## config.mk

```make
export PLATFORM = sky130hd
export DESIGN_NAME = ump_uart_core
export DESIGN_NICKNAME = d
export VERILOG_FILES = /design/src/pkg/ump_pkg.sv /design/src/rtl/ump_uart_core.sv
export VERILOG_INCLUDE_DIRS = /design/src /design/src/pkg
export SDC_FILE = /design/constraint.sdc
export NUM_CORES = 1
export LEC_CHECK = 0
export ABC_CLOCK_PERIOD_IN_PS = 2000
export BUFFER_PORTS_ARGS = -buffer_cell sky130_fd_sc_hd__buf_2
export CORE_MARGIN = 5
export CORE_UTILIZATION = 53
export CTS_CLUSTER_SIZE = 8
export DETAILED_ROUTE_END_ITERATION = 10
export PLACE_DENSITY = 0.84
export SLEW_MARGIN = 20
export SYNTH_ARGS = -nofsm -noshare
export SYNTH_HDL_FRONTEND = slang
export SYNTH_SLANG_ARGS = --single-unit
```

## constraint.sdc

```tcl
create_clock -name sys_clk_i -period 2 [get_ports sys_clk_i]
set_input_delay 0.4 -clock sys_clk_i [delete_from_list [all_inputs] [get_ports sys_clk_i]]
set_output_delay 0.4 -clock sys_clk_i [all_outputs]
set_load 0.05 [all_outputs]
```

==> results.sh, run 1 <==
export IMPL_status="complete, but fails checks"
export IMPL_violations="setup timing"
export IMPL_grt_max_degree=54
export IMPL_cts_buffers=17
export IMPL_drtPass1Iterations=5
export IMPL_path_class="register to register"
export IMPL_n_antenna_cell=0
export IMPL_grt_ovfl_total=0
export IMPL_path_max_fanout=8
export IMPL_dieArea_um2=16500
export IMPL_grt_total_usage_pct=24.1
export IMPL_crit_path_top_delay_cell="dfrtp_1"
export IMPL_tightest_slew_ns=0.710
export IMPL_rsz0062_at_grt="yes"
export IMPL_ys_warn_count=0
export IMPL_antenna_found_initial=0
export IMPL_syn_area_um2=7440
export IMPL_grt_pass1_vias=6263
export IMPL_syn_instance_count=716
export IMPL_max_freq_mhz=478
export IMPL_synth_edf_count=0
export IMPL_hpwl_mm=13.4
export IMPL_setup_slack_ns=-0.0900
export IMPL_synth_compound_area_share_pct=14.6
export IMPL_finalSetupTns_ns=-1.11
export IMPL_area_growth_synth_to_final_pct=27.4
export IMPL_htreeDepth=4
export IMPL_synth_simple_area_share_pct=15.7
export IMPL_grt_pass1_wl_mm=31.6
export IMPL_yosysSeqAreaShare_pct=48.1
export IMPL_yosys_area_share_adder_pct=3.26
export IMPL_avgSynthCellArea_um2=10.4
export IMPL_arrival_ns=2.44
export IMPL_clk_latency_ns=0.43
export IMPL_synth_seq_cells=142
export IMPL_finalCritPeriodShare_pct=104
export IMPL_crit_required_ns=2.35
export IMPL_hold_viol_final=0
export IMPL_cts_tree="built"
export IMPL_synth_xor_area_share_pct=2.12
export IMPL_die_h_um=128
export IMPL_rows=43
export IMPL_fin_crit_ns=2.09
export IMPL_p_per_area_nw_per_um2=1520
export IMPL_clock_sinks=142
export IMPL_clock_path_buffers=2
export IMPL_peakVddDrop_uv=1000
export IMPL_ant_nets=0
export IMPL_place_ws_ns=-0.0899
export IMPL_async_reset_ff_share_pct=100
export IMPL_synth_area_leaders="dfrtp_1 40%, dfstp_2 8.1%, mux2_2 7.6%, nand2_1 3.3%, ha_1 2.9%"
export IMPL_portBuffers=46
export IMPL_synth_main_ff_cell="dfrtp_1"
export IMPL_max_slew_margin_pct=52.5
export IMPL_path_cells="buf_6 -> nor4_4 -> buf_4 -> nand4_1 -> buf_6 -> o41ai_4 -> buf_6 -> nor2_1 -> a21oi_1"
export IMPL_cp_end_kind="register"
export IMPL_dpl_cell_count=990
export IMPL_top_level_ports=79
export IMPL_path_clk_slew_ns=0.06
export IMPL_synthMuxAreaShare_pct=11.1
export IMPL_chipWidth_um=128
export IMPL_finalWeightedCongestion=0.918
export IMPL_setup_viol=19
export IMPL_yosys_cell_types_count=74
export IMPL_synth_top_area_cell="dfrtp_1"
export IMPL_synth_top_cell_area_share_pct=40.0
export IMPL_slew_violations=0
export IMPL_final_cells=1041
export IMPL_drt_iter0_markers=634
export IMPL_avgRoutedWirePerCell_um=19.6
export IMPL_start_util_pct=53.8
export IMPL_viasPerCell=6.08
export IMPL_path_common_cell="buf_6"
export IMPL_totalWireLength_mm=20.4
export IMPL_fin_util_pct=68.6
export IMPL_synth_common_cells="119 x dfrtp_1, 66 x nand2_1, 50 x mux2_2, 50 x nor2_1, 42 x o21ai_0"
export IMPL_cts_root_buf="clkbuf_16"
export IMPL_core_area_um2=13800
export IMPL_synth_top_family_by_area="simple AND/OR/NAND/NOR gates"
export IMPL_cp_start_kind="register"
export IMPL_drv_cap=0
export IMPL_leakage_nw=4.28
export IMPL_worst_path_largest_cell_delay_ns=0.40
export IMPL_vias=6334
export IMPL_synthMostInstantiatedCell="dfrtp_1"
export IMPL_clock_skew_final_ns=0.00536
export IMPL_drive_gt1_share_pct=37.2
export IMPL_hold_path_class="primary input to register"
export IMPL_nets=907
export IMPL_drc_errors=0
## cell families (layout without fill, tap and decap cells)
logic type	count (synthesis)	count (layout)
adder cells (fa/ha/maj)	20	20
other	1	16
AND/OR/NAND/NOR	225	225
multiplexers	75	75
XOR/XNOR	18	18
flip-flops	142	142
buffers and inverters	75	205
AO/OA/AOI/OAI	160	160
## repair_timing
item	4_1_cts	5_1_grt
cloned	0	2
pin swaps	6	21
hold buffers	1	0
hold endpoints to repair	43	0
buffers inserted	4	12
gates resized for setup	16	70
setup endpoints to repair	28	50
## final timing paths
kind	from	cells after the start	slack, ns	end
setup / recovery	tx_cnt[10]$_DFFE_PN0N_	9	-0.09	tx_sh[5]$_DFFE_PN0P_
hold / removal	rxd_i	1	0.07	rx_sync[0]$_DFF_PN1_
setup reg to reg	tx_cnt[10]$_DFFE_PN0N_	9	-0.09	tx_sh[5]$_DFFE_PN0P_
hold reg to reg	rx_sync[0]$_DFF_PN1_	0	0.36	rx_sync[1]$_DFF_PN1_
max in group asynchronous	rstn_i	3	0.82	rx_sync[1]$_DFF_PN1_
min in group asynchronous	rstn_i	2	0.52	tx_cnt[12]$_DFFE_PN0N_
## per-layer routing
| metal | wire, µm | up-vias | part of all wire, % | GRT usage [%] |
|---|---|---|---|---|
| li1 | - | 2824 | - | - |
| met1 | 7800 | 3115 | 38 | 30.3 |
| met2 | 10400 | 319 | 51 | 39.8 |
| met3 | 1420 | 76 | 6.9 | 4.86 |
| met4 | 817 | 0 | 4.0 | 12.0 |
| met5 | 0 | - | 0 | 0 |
File: config.mk
export PLATFORM = sky130hd
export DESIGN_NAME = ubd_top
export DESIGN_NICKNAME = d
export VERILOG_FILES = /design/src/design/ubd_pkg.sv /design/src/design/ubd_top.sv /design/src/design/ubd_fifo.sv
export VERILOG_INCLUDE_DIRS = /design/src /design/src/design
export SDC_FILE = /design/constraint.sdc
export NUM_CORES = 1
export LEC_CHECK = 0
export BUFFER_PORTS_ARGS = -buffer_cell sky130_fd_sc_hd__buf_4
export CAP_MARGIN = 20
export CORE_ASPECT_RATIO = 0.9
export CORE_UTILIZATION = 61
export CTS_CLUSTER_DIAMETER = 50
export CTS_CLUSTER_SIZE = 25
export DETAILED_ROUTE_END_ITERATION = 8
export GPL_ROUTABILITY_DRIVEN = 1
export GPL_TIMING_DRIVEN = 0
export PLACE_DENSITY = 0.8
export SLEW_MARGIN = 20
export SYNTH_ARGS = -nofsm -noshare
export SYNTH_HDL_FRONTEND = slang
export SYNTH_SLANG_ARGS = --single-unit
File: constraint.sdc
create_clock -name clk_sys -period 3.2 [get_ports clk_sys]
set_clock_uncertainty 0.1 [all_clocks]
set_input_delay 0.32 -clock clk_sys [delete_from_list [all_inputs] [get_ports clk_sys]]
set_output_delay 0.32 -clock clk_sys [all_outputs]
set_load 0.02 [all_outputs]
## src/hdl/psr_defines.vh

```
// Shared constants of the platform system register bank
`ifndef PSR_DEFINES_VH
`define PSR_DEFINES_VH

// ==================================================
// Register byte offsets
`define PSR_OFS_IDENTITY 8'h00
`define PSR_OFS_SWITCH 8'h04
`define PSR_OFS_LIGHT 8'h08
`define PSR_OFS_SLOW_TICK 8'h24
`define PSR_OFS_FLAG_SET 8'h30
`define PSR_OFS_FLAG_CLR 8'h34
`define PSR_OFS_PFLAG_SET 8'h38
`define PSR_OFS_PFLAG_CLR 8'h3C
`define PSR_OFS_CARD 8'h48
`define PSR_OFS_FLASH 8'h4C
`define PSR_OFS_BOOT_SEL 8'h58
`define PSR_OFS_FAST_TICK 8'h5C
`define PSR_OFS_MISC 8'h60
`define PSR_OFS_XFER_MAP 8'h64
`define PSR_OFS_PROC_ID0 8'h84
`define PSR_OFS_PROC_ID3 8'h90
`define PSR_OFS_CFG_DATA 8'hA0
`define PSR_OFS_CFG_CTRL 8'hA4
`define PSR_OFS_CFG_STAT 8'hA8
`define PSR_OFS_DISP_SITE 8'hB0

// ==================================================
// Field layouts
`define PSR_USER_BITS 8
`define PSR_CTRL_START 31
`define PSR_CTRL_WRITE 30
`define PSR_CTRL_SEL_MSB 29
`define PSR_STAT_DONE 0
`define PSR_STAT_ERR 1
`define PSR_STAT_BUSY 2
`define PSR_SITE_W 2

// ==================================================
// Display source site encodings
`define PSR_SITE_MAIN 2'h0
`define PSR_SITE_DB1 2'h1
`define PSR_SITE_DB2 2'h2

// ==================================================
// Reset values, responses, rates
`define PSR_ZERO32 32'h0000_0000
`define PSR_IDENT_DEFAULT 32'h5A5A_0001
`define PSR_RESP_OKAY 2'h0
`define PSR_RESP_SLVERR 2'h2
`define PSR_CLK_HZ 20000000
`define PSR_SLOW_HZ 100
`define PSR_FAST_HZ 24000000

`endif

```

## src/hdl/psr_tick_counter.v

```verilog
// Free-running counter that advances at a set rate from the bus clock
`timescale 1ns/1ps
`include "psr_defines.vh"
module psr_tick_counter #(
	parameter CLK_HZ = `PSR_CLK_HZ,
	parameter RATE_HZ = `PSR_SLOW_HZ
)(
	// Clock and reset
	input wire aclk,
	input wire aresetn,
	// Count
	output reg [31:0] count_ff
);
	// Whole steps per clock and the fractional remainder in clock units
	localparam [31:0] STEP_WHOLE = RATE_HZ / CLK_HZ;
	localparam [31:0] STEP_FRAC = RATE_HZ % CLK_HZ;
	localparam [32:0] CLK_LIMIT = CLK_HZ;

	reg [31:0] phase_ff;
	wire [32:0] phase_sum;
	wire carry;
	reg [31:0] nxt_phase;

	assign phase_sum = {1'b0, phase_ff} + {1'b0, STEP_FRAC};
	assign carry = (phase_sum >= CLK_LIMIT);

	always @*
	begin
		if (carry)
			nxt_phase = phase_sum[31:0] - CLK_LIMIT[31:0];
		else
			nxt_phase = phase_sum[31:0];
	end

	// ==================================================
	// Counter wraps silently on overflow
	always @(posedge aclk)
	begin
		if (!aresetn)
		begin
			phase_ff <= `PSR_ZERO32;
			count_ff <= `PSR_ZERO32;
		end
		else
		begin
			phase_ff <= nxt_phase;
			count_ff <= count_ff + STEP_WHOLE + {31'h0000_0000, carry};
		end
	end
endmodule

```

## src/hdl/psr_register_bank.v

```verilog
// Platform system register bank with AXI4-Lite slave
`timescale 1ns/1ps
`include "psr_defines.vh"

// Function
// - Switch readback register returns the eight user switch inputs in bits 7:0
// - Light register drives eight light outputs and reads back the written value
// - Read-only counter advancing at 100 Hz; writes leave it unchanged
// - Read-only counter advancing at 24 MHz; writes leave it unchanged
// - Writing the flag clear register clears selected flag bits only
// - Writing the persistent flag clear register clears selected persistent bits only
// - Software loads data, starts transfer by control; device reports progress in status
// - Display source site selects main, first or second daughterboard; default first
module psr_register_bank #(
	parameter CLK_HZ = `PSR_CLK_HZ,
	parameter SLOW_HZ = `PSR_SLOW_HZ,
	parameter FAST_HZ = `PSR_FAST_HZ,
	// Arbitrary identity value, names no real part
	parameter [31:0] IDENT_RESET = `PSR_IDENT_DEFAULT,
	parameter [1:0] DEFAULT_SITE = `PSR_SITE_DB1
)(
	// Clock and reset
	input wire aclk,
	input wire aresetn,
	// AXI4-Lite write address
	input wire [7:0] s_axi_awaddr,
	input wire [2:0] s_axi_awprot,
	input wire s_axi_awvalid,
	output wire s_axi_awready,
	// AXI4-Lite write data
	input wire [31:0] s_axi_wdata,
	input wire [3:0] s_axi_wstrb,
	input wire s_axi_wvalid,
	output wire s_axi_wready,
	// AXI4-Lite write response
	output reg [1:0] s_axi_bresp,
	output reg s_axi_bvalid,
	input wire s_axi_bready,
	// AXI4-Lite read address
	input wire [7:0] s_axi_araddr,
	input wire [2:0] s_axi_arprot,
	input wire s_axi_arvalid,
	output wire s_axi_arready,
	// AXI4-Lite read data
	output reg [31:0] s_axi_rdata,
	output reg [1:0] s_axi_rresp,
	output reg s_axi_rvalid,
	input wire s_axi_rready,
	// Board pins
	input wire [7:0] user_switch_bank,
	output wire [7:0] user_light_outputs,
	input wire [31:0] card_interface_status,
	output wire [31:0] flash_control,
	output wire [31:0] boot_select_switch,
	output wire [31:0] misc_control_flags,
	output wire [31:0] transfer_peripheral_map,
	output wire [1:0] default_display_source_site,
	// Board controller transfer port
	output reg cfg_req_ff,
	output reg cfg_write_ff,
	output reg [29:0] cfg_select_ff,
	output reg [31:0] cfg_wdata_ff,
	input wire cfg_ack,
	input wire cfg_err,
	input wire [31:0] cfg_rdata
);
	// ==================================================
	// Storage
	reg [31:0] ident_ff;
	reg [7:0] light_ff;
	reg [31:0] flag_ff;
	reg [31:0] pflag_ff;
	reg [31:0] flash_ff;
	reg [31:0] boot_sel_ff;
	reg [31:0] misc_ff;
	reg [31:0] xfer_map_ff;
	reg [31:0] proc_id_ff [0:3];
	reg [31:0] cfg_data_ff;
	reg [31:0] cfg_ctrl_ff;
	reg [1:0] cfg_stat_ff;
	reg [1:0] site_ff;
	wire [31:0] slow_count;
	wire [31:0] fast_count;

	// Bus state
	reg aw_held_ff;
	reg w_held_ff;
	reg [7:0] waddr_ff;
	reg [31:0] wdata_ff;
	reg [3:0] wstrb_ff;
	wire write_fire;
	wire [31:0] wmask;
	reg wr_hit;
	reg [31:0] rd_word;
	reg rd_hit;

	// ==================================================
	// Counters
	psr_tick_counter #(
		.CLK_HZ(CLK_HZ),
		.RATE_HZ(SLOW_HZ)
	) u_slow_tick (
		.aclk(aclk),
		.aresetn(aresetn),
		.count_ff(slow_count)
	);

	psr_tick_counter #(
		.CLK_HZ(CLK_HZ),
		.RATE_HZ(FAST_HZ)
	) u_fast_tick (
		.aclk(aclk),
		.aresetn(aresetn),
		.count_ff(fast_count)
	);

	// ==================================================
	// Write channel: address and data taken in either order
	assign s_axi_awready = !aw_held_ff && !s_axi_bvalid;
	assign s_axi_wready = !w_held_ff && !s_axi_bvalid;
	assign write_fire = aw_held_ff && w_held_ff && !s_axi_bvalid;
	assign wmask = {{8{wstrb_ff[3]}}, {8{wstrb_ff[2]}}, {8{wstrb_ff[1]}}, {8{wstrb_ff[0]}}};

	always @(posedge aclk)
	begin
		if (!aresetn)
		begin
			aw_held_ff <= 1'b0;
			w_held_ff <= 1'b0;
			waddr_ff <= 8'h00;
			wdata_ff <= `PSR_ZERO32;
			wstrb_ff <= 4'h0;
			s_axi_bvalid <= 1'b0;
			s_axi_bresp <= `PSR_RESP_OKAY;
		end
		else
		begin
			if (s_axi_awvalid && s_axi_awready)
			begin
				aw_held_ff <= 1'b1;
				waddr_ff <= s_axi_awaddr;
			end
			if (s_axi_wvalid && s_axi_wready)
			begin
				w_held_ff <= 1'b1;
				wdata_ff <= s_axi_wdata;
				wstrb_ff <= s_axi_wstrb;
			end
			if (write_fire)
			begin
				aw_held_ff <= 1'b0;
				w_held_ff <= 1'b0;
				s_axi_bvalid <= 1'b1;
				s_axi_bresp <= wr_hit ? `PSR_RESP_OKAY : `PSR_RESP_SLVERR;
			end
			else if (s_axi_bvalid && s_axi_bready)
				s_axi_bvalid <= 1'b0;
		end
	end

	// Which word addresses accept writes; read-only words answer OKAY and ignore data
	always @*
	begin
		wr_hit = 1'b1;
		if (waddr_ff[7:2] > `PSR_OFS_DISP_SITE >> 2)
			wr_hit = 1'b0;
		else if (rd_index_valid(waddr_ff))
			wr_hit = 1'b1;
		else
			wr_hit = 1'b0;
	end

	function rd_index_valid;
		input [7:0] a;
		reg [7:0] w;
		begin
			w = {a[7:2], 2'b00};
			rd_index_valid = (w == `PSR_OFS_IDENTITY) || (w == `PSR_OFS_SWITCH) || (w == `PSR_OFS_LIGHT)
				|| (w == `PSR_OFS_SLOW_TICK) || (w == `PSR_OFS_FLAG_SET) || (w == `PSR_OFS_FLAG_CLR)
				|| (w == `PSR_OFS_PFLAG_SET) || (w == `PSR_OFS_PFLAG_CLR) || (w == `PSR_OFS_CARD)
				|| (w == `PSR_OFS_FLASH) || (w == `PSR_OFS_BOOT_SEL) || (w == `PSR_OFS_FAST_TICK)
				|| (w == `PSR_OFS_MISC) || (w == `PSR_OFS_XFER_MAP)
				|| ((w >= `PSR_OFS_PROC_ID0) && (w <= `PSR_OFS_PROC_ID3))
				|| (w == `PSR_OFS_CFG_DATA) || (w == `PSR_OFS_CFG_CTRL) || (w == `PSR_OFS_CFG_STAT)
				|| (w == `PSR_OFS_DISP_SITE);
		end
	endfunction

	// ==================================================
	// Register updates
	wire [7:0] wword;
	wire [31:0] wmerge_flash;
	wire [31:0] wmasked;
	wire cfg_start;
	wire cfg_done;
	assign wword = {waddr_ff[7:2], 2'b00};
	assign wmasked = wdata_ff & wmask;
	assign wmerge_flash = (flash_ff & ~wmask) | wmasked;
	assign cfg_start = cfg_ctrl_ff[`PSR_CTRL_START] && !cfg_req_ff;
	assign cfg_done = cfg_req_ff && cfg_ack;

	always @(posedge aclk)
	begin
		if (!aresetn)
		begin
			ident_ff <= IDENT_RESET;
			light_ff <= 8'h00;
			flag_ff <= `PSR_ZERO32;
			pflag_ff <= `PSR_ZERO32;
			flash_ff <= `PSR_ZERO32;
			boot_sel_ff <= `PSR_ZERO32;
			misc_ff <= `PSR_ZERO32;
			xfer_map_ff <= `PSR_ZERO32;
			proc_id_ff[0] <= `PSR_ZERO32;
			proc_id_ff[1] <= `PSR_ZERO32;
			proc_id_ff[2] <= `PSR_ZERO32;
			proc_id_ff[3] <= `PSR_ZERO32;
			site_ff <= DEFAULT_SITE;
		end
		else if (write_fire)
		begin
			if (wword == `PSR_OFS_IDENTITY)
				ident_ff <= (ident_ff & ~wmask) | wmasked;
			else if (wword == `PSR_OFS_LIGHT)
				light_ff <= wstrb_ff[0] ? wdata_ff[7:0] : light_ff;
			else if (wword == `PSR_OFS_FLAG_SET)
				flag_ff <= flag_ff | wmasked;
			else if (wword == `PSR_OFS_FLAG_CLR)
				flag_ff <= flag_ff & ~wmasked;
			else if (wword == `PSR_OFS_PFLAG_SET)
				pflag_ff <= pflag_ff | wmasked;
			else if (wword == `PSR_OFS_PFLAG_CLR)
				pflag_ff <= pflag_ff & ~wmasked;
			else if (wword == `PSR_OFS_FLASH)
				flash_ff <= wmerge_flash;
			else if (wword == `PSR_OFS_BOOT_SEL)
				boot_sel_ff <= (boot_sel_ff & ~wmask) | wmasked;
			else if (wword == `PSR_OFS_MISC)
				misc_ff <= (misc_ff & ~wmask) | wmasked;
			else if (wword == `PSR_OFS_XFER_MAP)
				xfer_map_ff <= (xfer_map_ff & ~wmask) | wmasked;
			else if ((wword >= `PSR_OFS_PROC_ID0) && (wword <= `PSR_OFS_PROC_ID3))
				proc_id_ff[wword[3:2] - 2'h1] <= (proc_id_ff[wword[3:2] - 2'h1] & ~wmask) | wmasked;
			else if (wword == `PSR_OFS_DISP_SITE)
			begin
				// Undefined code 3 is refused so the output always names a real site
				if (wstrb_ff[0] && (wdata_ff[1:0] <= `PSR_SITE_DB2))
					site_ff <= wdata_ff[1:0];
			end
		end
	end

	// ==================================================
	// Board controller transfer
	always @(posedge aclk)
	begin
		if (!aresetn)
		begin
			cfg_data_ff <= `PSR_ZERO32;
			cfg_ctrl_ff <= `PSR_ZERO32;
			cfg_stat_ff <= 2'h0;
			cfg_req_ff <= 1'b0;
			cfg_write_ff <= 1'b0;
			cfg_select_ff <= 30'h0000_0000;
			cfg_wdata_ff <= `PSR_ZERO32;
		end
		else
		begin
			// Request stays up until the controller acknowledges
			if (cfg_start)
			begin
				cfg_req_ff <= 1'b1;
				cfg_write_ff <= cfg_ctrl_ff[`PSR_CTRL_WRITE];
				cfg_select_ff <= cfg_ctrl_ff[`PSR_CTRL_SEL_MSB:0];
				cfg_wdata_ff <= cfg_data_ff;
				cfg_ctrl_ff[`PSR_CTRL_START] <= 1'b0;
			end
			else if (cfg_done)
				cfg_req_ff <= 1'b0;

			if (write_fire && (wword == `PSR_OFS_CFG_CTRL) && !cfg_req_ff && !cfg_start)
			begin
				cfg_ctrl_ff <= (cfg_ctrl_ff & ~wmask) | wmasked;
				if (wmasked[`PSR_CTRL_START])
					cfg_stat_ff <= 2'h0;
			end

			// Read data returned by the controller beats a software write in the same cycle
			if (cfg_done && !cfg_write_ff)
				cfg_data_ff <= cfg_rdata;
			else if (write_fire && (wword == `PSR_OFS_CFG_DATA) && !cfg_req_ff)
				cfg_data_ff <= (cfg_data_ff & ~wmask) | wmasked;

			// Completion sets win over a software clear of the status word
			if (cfg_done)
			begin
				cfg_stat_ff[`PSR_STAT_DONE] <= 1'b1;
				cfg_stat_ff[`PSR_STAT_ERR] <= cfg_err;
			end
			else if (write_fire && (wword == `PSR_OFS_CFG_STAT) && wstrb_ff[0])
				cfg_stat_ff <= wdata_ff[1:0];
		end
	end

	// ==================================================
	// Read channel
	assign s_axi_arready = !s_axi_rvalid;

	always @*
	begin
		rd_word = `PSR_ZERO32;
		rd_hit = 1'b1;
		if (s_axi_araddr[7:2] == `PSR_OFS_IDENTITY >> 2)
			rd_word = ident_ff;
		else if (s_axi_araddr[7:2] == `PSR_OFS_SWITCH >> 2)
			rd_word = {24'h00_0000, user_switch_bank};
		else if (s_axi_araddr[7:2] == `PSR_OFS_LIGHT >> 2)
			rd_word = {24'h00_0000, light_ff};
		else if (s_axi_araddr[7:2] == `PSR_OFS_SLOW_TICK >> 2)
			rd_word = slow_count;
		else if (s_axi_araddr[7:2] == `PSR_OFS_FLAG_SET >> 2)
			rd_word = flag_ff;
		else if (s_axi_araddr[7:2] == `PSR_OFS_PFLAG_SET >> 2)
			rd_word = pflag_ff;
		else if (s_axi_araddr[7:2] == `PSR_OFS_CARD >> 2)
			rd_word = card_interface_status;
		else if (s_axi_araddr[7:2] == `PSR_OFS_FLASH >> 2)
			rd_word = flash_ff;
		else if (s_axi_araddr[7:2] == `PSR_OFS_BOOT_SEL >> 2)
			rd_word = boot_sel_ff;
		else if (s_axi_araddr[7:2] == `PSR_OFS_FAST_TICK >> 2)
			rd_word = fast_count;
		else if (s_axi_araddr[7:2] == `PSR_OFS_MISC >> 2)
			rd_word = misc_ff;
		else if (s_axi_araddr[7:2] == `PSR_OFS_XFER_MAP >> 2)
			rd_word = xfer_map_ff;
		else if ((s_axi_araddr[7:2] >= `PSR_OFS_PROC_ID0 >> 2) && (s_axi_araddr[7:2] <= `PSR_OFS_PROC_ID3 >> 2))
			rd_word = proc_id_ff[s_axi_araddr[3:2] - 2'h1];
		else if (s_axi_araddr[7:2] == `PSR_OFS_CFG_DATA >> 2)
			rd_word = cfg_data_ff;
		else if (s_axi_araddr[7:2] == `PSR_OFS_CFG_CTRL >> 2)
			rd_word = cfg_ctrl_ff;
		else if (s_axi_araddr[7:2] == `PSR_OFS_CFG_STAT >> 2)
			rd_word = {29'h0000_0000, cfg_req_ff, cfg_stat_ff};
		else if (s_axi_araddr[7:2] == `PSR_OFS_DISP_SITE >> 2)
			rd_word = {30'h0000_0000, site_ff};
		else if ((s_axi_araddr[7:2] == `PSR_OFS_FLAG_CLR >> 2) || (s_axi_araddr[7:2] == `PSR_OFS_PFLAG_CLR >> 2))
			rd_word = `PSR_ZERO32;
		else
			rd_hit = 1'b0;
	end

	always @(posedge aclk)
	begin
		if (!aresetn)
		begin
			s_axi_rvalid <= 1'b0;
			s_axi_rdata <= `PSR_ZERO32;
			s_axi_rresp <= `PSR_RESP_OKAY;
		end
		else if (s_axi_arvalid && s_axi_arready)
		begin
			s_axi_rvalid <= 1'b1;
			s_axi_rdata <= rd_word;
			s_axi_rresp <= rd_hit ? `PSR_RESP_OKAY : `PSR_RESP_SLVERR;
		end
		else if (s_axi_rvalid && s_axi_rready)
			s_axi_rvalid <= 1'b0;
	end

	// ==================================================
	// Board outputs
	assign user_light_outputs = light_ff;
	assign flash_control = flash_ff;
	assign boot_select_switch = boot_sel_ff;
	assign misc_control_flags = misc_ff;
	assign transfer_peripheral_map = xfer_map_ff;
	assign default_display_source_site = site_ff;
endmodule

```
<file path="config.mk">
export PLATFORM = sky130hd
export DESIGN_NAME = sscf_top
export DESIGN_NICKNAME = d
export VERILOG_FILES = /design/src/sscf_bitclk.v /design/src/sscf_top.v
export VERILOG_INCLUDE_DIRS = /design/src /design/src/src
export SDC_FILE = /design/constraint.sdc
export NUM_CORES = 1
export LEC_CHECK = 0
export BUFFER_PORTS_ARGS = -buffer_cell sky130_fd_sc_hd__buf_2
export CAP_MARGIN = 20
export CORE_ASPECT_RATIO = 1.1
export CORE_MARGIN = 2
export CORE_UTILIZATION = 27
export CTS_CLUSTER_SIZE = 28
export DETAILED_ROUTE_END_ITERATION = 16
export HOLD_SLACK_MARGIN = 0.05
export PLACE_DENSITY = 0.46
export SLEW_MARGIN = 20
export SYNTH_ARGS = -nofsm -noshare
export SYNTH_HDL_FRONTEND = slang
export SYNTH_SLANG_ARGS = --single-unit
</file>
<file path="constraint.sdc">
create_clock -name clk -period 2.3 [get_ports clk]
set_input_delay 0.23 -clock clk [delete_from_list [all_inputs] [get_ports clk]]
set_output_delay 0.23 -clock clk [all_outputs]
set_load 0.05 [all_outputs]
</file>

DIRECTIONS ▸ With the line holding "export IMPL_viasPerCell=6.08" as the first and the line holding "export IMPL_nets=907" as the last, set down that range of the entries above exactly, and nothing else.

RESPONSE AREA ▸
export IMPL_viasPerCell=6.08
export IMPL_path_common_cell="buf_6"
export IMPL_totalWireLength_mm=20.4
export IMPL_fin_util_pct=68.6
export IMPL_synth_common_cells="119 x dfrtp_1, 66 x nand2_1, 50 x mux2_2, 50 x nor2_1, 42 x o21ai_0"
export IMPL_cts_root_buf="clkbuf_16"
export IMPL_core_area_um2=13800
export IMPL_synth_top_family_by_area="simple AND/OR/NAND/NOR gates"
export IMPL_cp_start_kind="register"
export IMPL_drv_cap=0
export IMPL_leakage_nw=4.28
export IMPL_worst_path_largest_cell_delay_ns=0.40
export IMPL_vias=6334
export IMPL_synthMostInstantiatedCell="dfrtp_1"
export IMPL_clock_skew_final_ns=0.00536
export IMPL_drive_gt1_share_pct=37.2
export IMPL_hold_path_class="primary input to register"
export IMPL_nets=907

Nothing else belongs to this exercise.